`src/sv/nrp_pkg.sv`:
```
// Shared types and constants for the no-repeat random picker.
`default_nettype none

package nrp_pkg;

  localparam int unsigned RandW  = 31;
  localparam int unsigned CountW = 6;
  localparam int unsigned SlotW  = 5;

  typedef enum logic {
    OpSelect = 1'b0,
    OpReset  = 1'b1
  } nrp_op_e;

  typedef struct packed {
    logic              operation;
    logic [RandW-1:0]  random_value;
  } nrp_in_t;

  typedef struct packed {
    logic              picked;
    logic [SlotW-1:0]  slot_index;
    logic              restarted;
    logic [CountW-1:0] remaining;
  } nrp_out_t;

  // Search wave handed from one slot cell to the next.
  typedef struct packed {
    logic              valid;
    logic [CountW-1:0] count;
  } nrp_wave_t;

endpackage

`default_nettype wire

```
`src/sv/nrp_cell.sv`:
```
// One slot cell: holds the slot's used flag and forwards the search wave.
`default_nettype none

module nrp_cell (
  input  logic               clk_i,
  input  logic               rst_ni,
  input  logic               clear_i,
  input  nrp_pkg::nrp_wave_t wave_i,
  output nrp_pkg::nrp_wave_t wave_o,
  output logic               used_o,
  output logic               hit_o
);

  logic                       used_q;
  logic                       wave_valid_q;
  logic [nrp_pkg::CountW-1:0] wave_count_q;
  logic                       free;

  // The wave stops at the free slot whose count has run down to zero;
  // otherwise it moves on, counting down once per free slot passed.
  always_comb begin
    free         = !used_q;
    hit_o        = wave_valid_q && free && (wave_count_q == '0);
    wave_o.valid = wave_valid_q && !hit_o;
    wave_o.count = free ? (wave_count_q - nrp_pkg::CountW'(1)) : wave_count_q;
  end

  assign used_o = used_q;

  always_ff @(posedge clk_i or negedge rst_ni) begin
    if (!rst_ni) begin
      used_q       <= 1'b0;
      wave_valid_q <= 1'b0;
    end else begin
      wave_valid_q <= wave_i.valid;
      if (clear_i) begin
        used_q <= 1'b0;
      end else if (hit_o) begin
        used_q <= 1'b1;
      end
    end
  end

  always_ff @(posedge clk_i) begin
    wave_count_q <= wave_i.count;
  end

endmodule

`default_nettype wire

```
`src/sv/nrp_divider.sv`:
```
// Bit-serial restoring remainder of the random word by the free slot count.
`default_nettype none

module nrp_divider (
  input  logic                       clk_i,
  input  logic                       rst_ni,
  input  logic                       start_i,
  input  logic [nrp_pkg::RandW-1:0]  dividend_i,
  input  logic [nrp_pkg::CountW-1:0] divisor_i,
  output logic                       done_o,
  output logic [nrp_pkg::CountW-1:0] rem_o
);

  localparam int unsigned StepW = $clog2(nrp_pkg::RandW);
  localparam logic [StepW-1:0] LastStep = StepW'(nrp_pkg::RandW - 1);

  logic [nrp_pkg::RandW-1:0]  dividend_q;
  logic [nrp_pkg::CountW-1:0] divisor_q;
  logic [nrp_pkg::CountW-1:0] rem_q, rem_d;
  logic [StepW-1:0]           step_q;
  logic                       busy_q;
  logic                       done_q;
  logic [nrp_pkg::CountW:0]   trial;

  // One quotient bit per cycle; the remainder always stays below the divisor.
  always_comb begin
    trial = {rem_q, dividend_q[nrp_pkg::RandW-1]};
    if (trial >= {1'b0, divisor_q}) begin
      rem_d = nrp_pkg::CountW'(trial - {1'b0, divisor_q});
    end else begin
      rem_d = trial[nrp_pkg::CountW-1:0];
    end
  end

  always_ff @(posedge clk_i or negedge rst_ni) begin
    if (!rst_ni) begin
      busy_q <= 1'b0;
      done_q <= 1'b0;
      step_q <= '0;
    end else begin
      done_q <= 1'b0;
      if (start_i) begin
        busy_q <= 1'b1;
        step_q <= '0;
      end else if (busy_q) begin
        step_q <= step_q + StepW'(1);
        if (step_q == LastStep) begin
          busy_q <= 1'b0;
          done_q <= 1'b1;
        end
      end
    end
  end

  always_ff @(posedge clk_i) begin
    if (start_i) begin
      dividend_q <= dividend_i;
      divisor_q  <= divisor_i;
      rem_q      <= '0;
    end else if (busy_q) begin
      dividend_q <= {dividend_q[nrp_pkg::RandW-2:0], 1'b0};
      rem_q      <= rem_d;
    end
  end

  assign done_o = done_q;
  assign rem_o  = rem_q;

endmodule

`default_nettype wire

```
`src/sv/no_repeat_random_picker_core.sv`:
```
// Top level of the no-repeat random picker: sequencer, slot cell chain, output register.
//
//   Channel   Direction  Handshake                  Payload
//   in        to core    in_valid_i / in_stall_o    in_data_i  (nrp_in_t)
//   out       from core  out_valid_o / out_stall_i  out_data_o (nrp_out_t)
//   cfg       to core    cfg_we_i                   cfg_wdata_i (pool_size)
//
// A select transaction first runs the bit-serial remainder, then the search wave walks
// the slot cell chain one cell per cycle until the chosen slot stops it. A cycle reset,
// or a select on an empty pool, skips both. Each result waits in the done state until it
// is loaded into the output register; the input stalls from acceptance until that load,
// and a result stalled in the output register holds back the next one. Reset clears the
// pool size, the used flags and the used count at once; there is no clearing pass.
`default_nettype none

module no_repeat_random_picker_core #(
  parameter int unsigned MAX_SLOTS = 32
) (
  input  logic                       clk_i,
  input  logic                       rst_ni,
  input  logic                       in_valid_i,
  output logic                       in_stall_o,
  input  nrp_pkg::nrp_in_t           in_data_i,
  output logic                       out_valid_o,
  input  logic                       out_stall_i,
  output nrp_pkg::nrp_out_t          out_data_o,
  input  logic                       cfg_we_i,
  input  logic [nrp_pkg::CountW-1:0] cfg_wdata_i
);

  localparam int unsigned PosW = (MAX_SLOTS > 1) ? $clog2(MAX_SLOTS) : 1;
  localparam logic [nrp_pkg::CountW:0] MaxSlotsW = (nrp_pkg::CountW + 1)'(MAX_SLOTS);

  // Sequencer states.
  typedef enum logic [3:0] {
    StIdle = 4'b0001,
    StDiv  = 4'b0010,
    StScan = 4'b0100,
    StDone = 4'b1000
  } nrp_state_e;

  nrp_state_e                  state_q, state_d;
  logic [nrp_pkg::CountW-1:0]  pool_size_q;
  logic [nrp_pkg::CountW-1:0]  used_total_q, used_total_d;
  logic [nrp_pkg::CountW-1:0]  eff_size;
  logic [nrp_pkg::CountW-1:0]  used_base;
  logic [nrp_pkg::CountW-1:0]  used_next;
  logic [PosW-1:0]             pos_q, pos_d;
  logic                        restart_q, restart_d;
  nrp_pkg::nrp_out_t           res_q, res_d;
  logic                        res_load;
  nrp_pkg::nrp_out_t           out_data_q;
  logic                        out_valid_q;
  logic                        accept;
  logic                        is_reset_op;
  logic                        need_restart;
  logic                        clear_cycle;
  logic                        div_start;
  logic                        div_done;
  logic [nrp_pkg::CountW-1:0]  div_rem;
  logic                        out_free;

  nrp_pkg::nrp_wave_t          wave_link [MAX_SLOTS+1];
  logic [MAX_SLOTS-1:0]        hit_vec;
  logic [MAX_SLOTS-1:0]        used_vec;
  logic                        hit_any;

  // A pool size above the number of cells is clipped to the cell count.
  assign eff_size = ({1'b0, pool_size_q} > MaxSlotsW) ? MaxSlotsW[nrp_pkg::CountW-1:0]
                                                      : pool_size_q;

  assign in_stall_o   = (state_q != StIdle);
  assign accept       = in_valid_i && !in_stall_o;
  assign is_reset_op  = (in_data_i.operation == nrp_pkg::OpReset);
  // When every slot is used, a select starts a new cycle before picking.
  assign need_restart = (used_total_q >= eff_size);
  assign used_base    = need_restart ? '0 : used_total_q;
  assign used_next    = used_total_q + nrp_pkg::CountW'(1);
  assign out_free     = !out_valid_q || !out_stall_i;
  assign hit_any      = |hit_vec;

  assign clear_cycle = cfg_we_i ||
                       (accept && (is_reset_op || ((eff_size != '0) && need_restart)));

  assign div_start = accept && !is_reset_op && (eff_size != '0);

  // The remainder selects the free slot by rank; the wave enters cell 0 once it is ready.
  assign wave_link[0] = '{valid: (state_q == StDiv) && div_done, count: div_rem};

  always_comb begin
    state_d      = state_q;
    used_total_d = used_total_q;
    pos_d        = pos_q;
    restart_d    = restart_q;
    res_d        = res_q;
    res_load     = 1'b0;

    case (state_q)
      StIdle: begin
        if (accept) begin
          res_load = 1'b1;
          res_d    = '0;
          if (is_reset_op) begin
            used_total_d    = '0;
            res_d.remaining = eff_size;
            state_d         = StDone;
          end else if (eff_size == '0) begin
            state_d = StDone;
          end else begin
            used_total_d = used_base;
            restart_d    = need_restart;
            state_d      = StDiv;
          end
        end
      end
      StDiv: begin
        if (div_done) begin
          pos_d   = '0;
          state_d = StScan;
        end
      end
      StScan: begin
        pos_d = pos_q + PosW'(1);
        if (hit_any) begin
          used_total_d     = used_next;
          res_load         = 1'b1;
          res_d.picked     = 1'b1;
          res_d.slot_index = nrp_pkg::SlotW'(pos_q);
          res_d.restarted  = restart_q;
          res_d.remaining  = eff_size - used_next;
          state_d          = StDone;
        end
      end
      StDone: begin
        if (out_free) begin
          state_d = StIdle;
        end
      end
      default: begin
        state_d = StIdle;
      end
    endcase

    if (cfg_we_i) begin
      used_total_d = '0;
    end
  end

  nrp_divider u_divider (
    .clk_i      (clk_i),
    .rst_ni     (rst_ni),
    .start_i    (div_start),
    .dividend_i (in_data_i.random_value),
    .divisor_i  (eff_size - used_base),
    .done_o     (div_done),
    .rem_o      (div_rem)
  );

  // Chain of slot cells; the wave moves one cell further each cycle, so the
  // cell holding the wave is always the one at index pos_q.
  for (genvar g = 0; g < MAX_SLOTS; g++) begin : g_cell
    nrp_cell u_cell (
      .clk_i   (clk_i),
      .rst_ni  (rst_ni),
      .clear_i (clear_cycle),
      .wave_i  (wave_link[g]),
      .wave_o  (wave_link[g+1]),
      .used_o  (used_vec[g]),
      .hit_o   (hit_vec[g])
    );
  end

  always_ff @(posedge clk_i or negedge rst_ni) begin
    if (!rst_ni) begin
      state_q      <= StIdle;
      pool_size_q  <= '0;
      used_total_q <= '0;
      pos_q        <= '0;
      out_valid_q  <= 1'b0;
    end else begin
      state_q      <= state_d;
      used_total_q <= used_total_d;
      pos_q        <= pos_d;
      if (cfg_we_i) begin
        pool_size_q <= cfg_wdata_i;
      end
      if ((state_q == StDone) && out_free) begin
        out_valid_q <= 1'b1;
      end else if (!out_stall_i) begin
        out_valid_q <= 1'b0;
      end
    end
  end

  always_ff @(posedge clk_i) begin
    restart_q <= restart_d;
    if (res_load) begin
      res_q <= res_d;
    end
    if ((state_q == StDone) && out_free) begin
      out_data_q <= res_q;
    end
  end

  assign out_valid_o = out_valid_q;
  assign out_data_o  = out_data_q;

  // At most one cell can stop the wave.
  a_single_hit: assert property (@(posedge clk_i) disable iff (!rst_ni)
    $onehot0(hit_vec))
    else $error("more than one slot cell hit");

  // The rank is below the free count, so the wave never runs off the chain.
  a_wave_stays: assert property (@(posedge clk_i) disable iff (!rst_ni)
    !wave_link[MAX_SLOTS].valid)
    else $error("search wave left the last slot cell");

  // The used count tracks the used flags held in the cells.
  a_count_matches: assert property (@(posedge clk_i) disable iff (!rst_ni)
    $countones(used_vec) == int'(used_total_q))
    else $error("used count disagrees with used flags");

  // The used count never exceeds the pool size.
  a_count_bound: assert property (@(posedge clk_i) disable iff (!rst_ni)
    used_total_q <= eff_size)
    else $error("used count above pool size");

  // Hits only come while the sequencer is searching.
  a_hit_in_scan: assert property (@(posedge clk_i) disable iff (!rst_ni)
    hit_any |-> (state_q == StScan))
    else $error("slot hit outside of the search");

endmodule

`default_nettype wire

```
`config.mk`:
```
export PLATFORM = sky130hd
export DESIGN_NAME = ddo_fifo
export DESIGN_NICKNAME = d
export VERILOG_FILES = /design/src/ddo_pkg.sv /design/src/ddo_fifo.sv
export SDC_FILE = /design/constraint.sdc
export NUM_CORES = 1
export LEC_CHECK = 0
export BUFFER_PORTS_ARGS = -buffer_cell sky130_fd_sc_hd__buf_2
export CAP_MARGIN = 10
export CORE_ASPECT_RATIO = 1.25
export CORE_MARGIN = 2
export CORE_UTILIZATION = 46
export DETAILED_ROUTE_END_ITERATION = 10
export PLACE_DENSITY = 0.71
export REMOVE_ABC_BUFFERS = 1
export SYNTH_ARGS = -nofsm -noshare
export SYNTH_HDL_FRONTEND = slang
export SYNTH_SLANG_ARGS = --single-unit
```
`constraint.sdc`:
```
create_clock -name aclk -period 6 [get_ports aclk]
set_input_delay 0.6 -clock aclk [delete_from_list [all_inputs] [get_ports aclk]]
set_output_delay 0.6 -clock aclk [all_outputs]
set_load 0.01 [all_outputs]
```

• • •

Exercise goal:
Number of lines containing "down" in the material above: give that number alone.

Answer to the problem:
2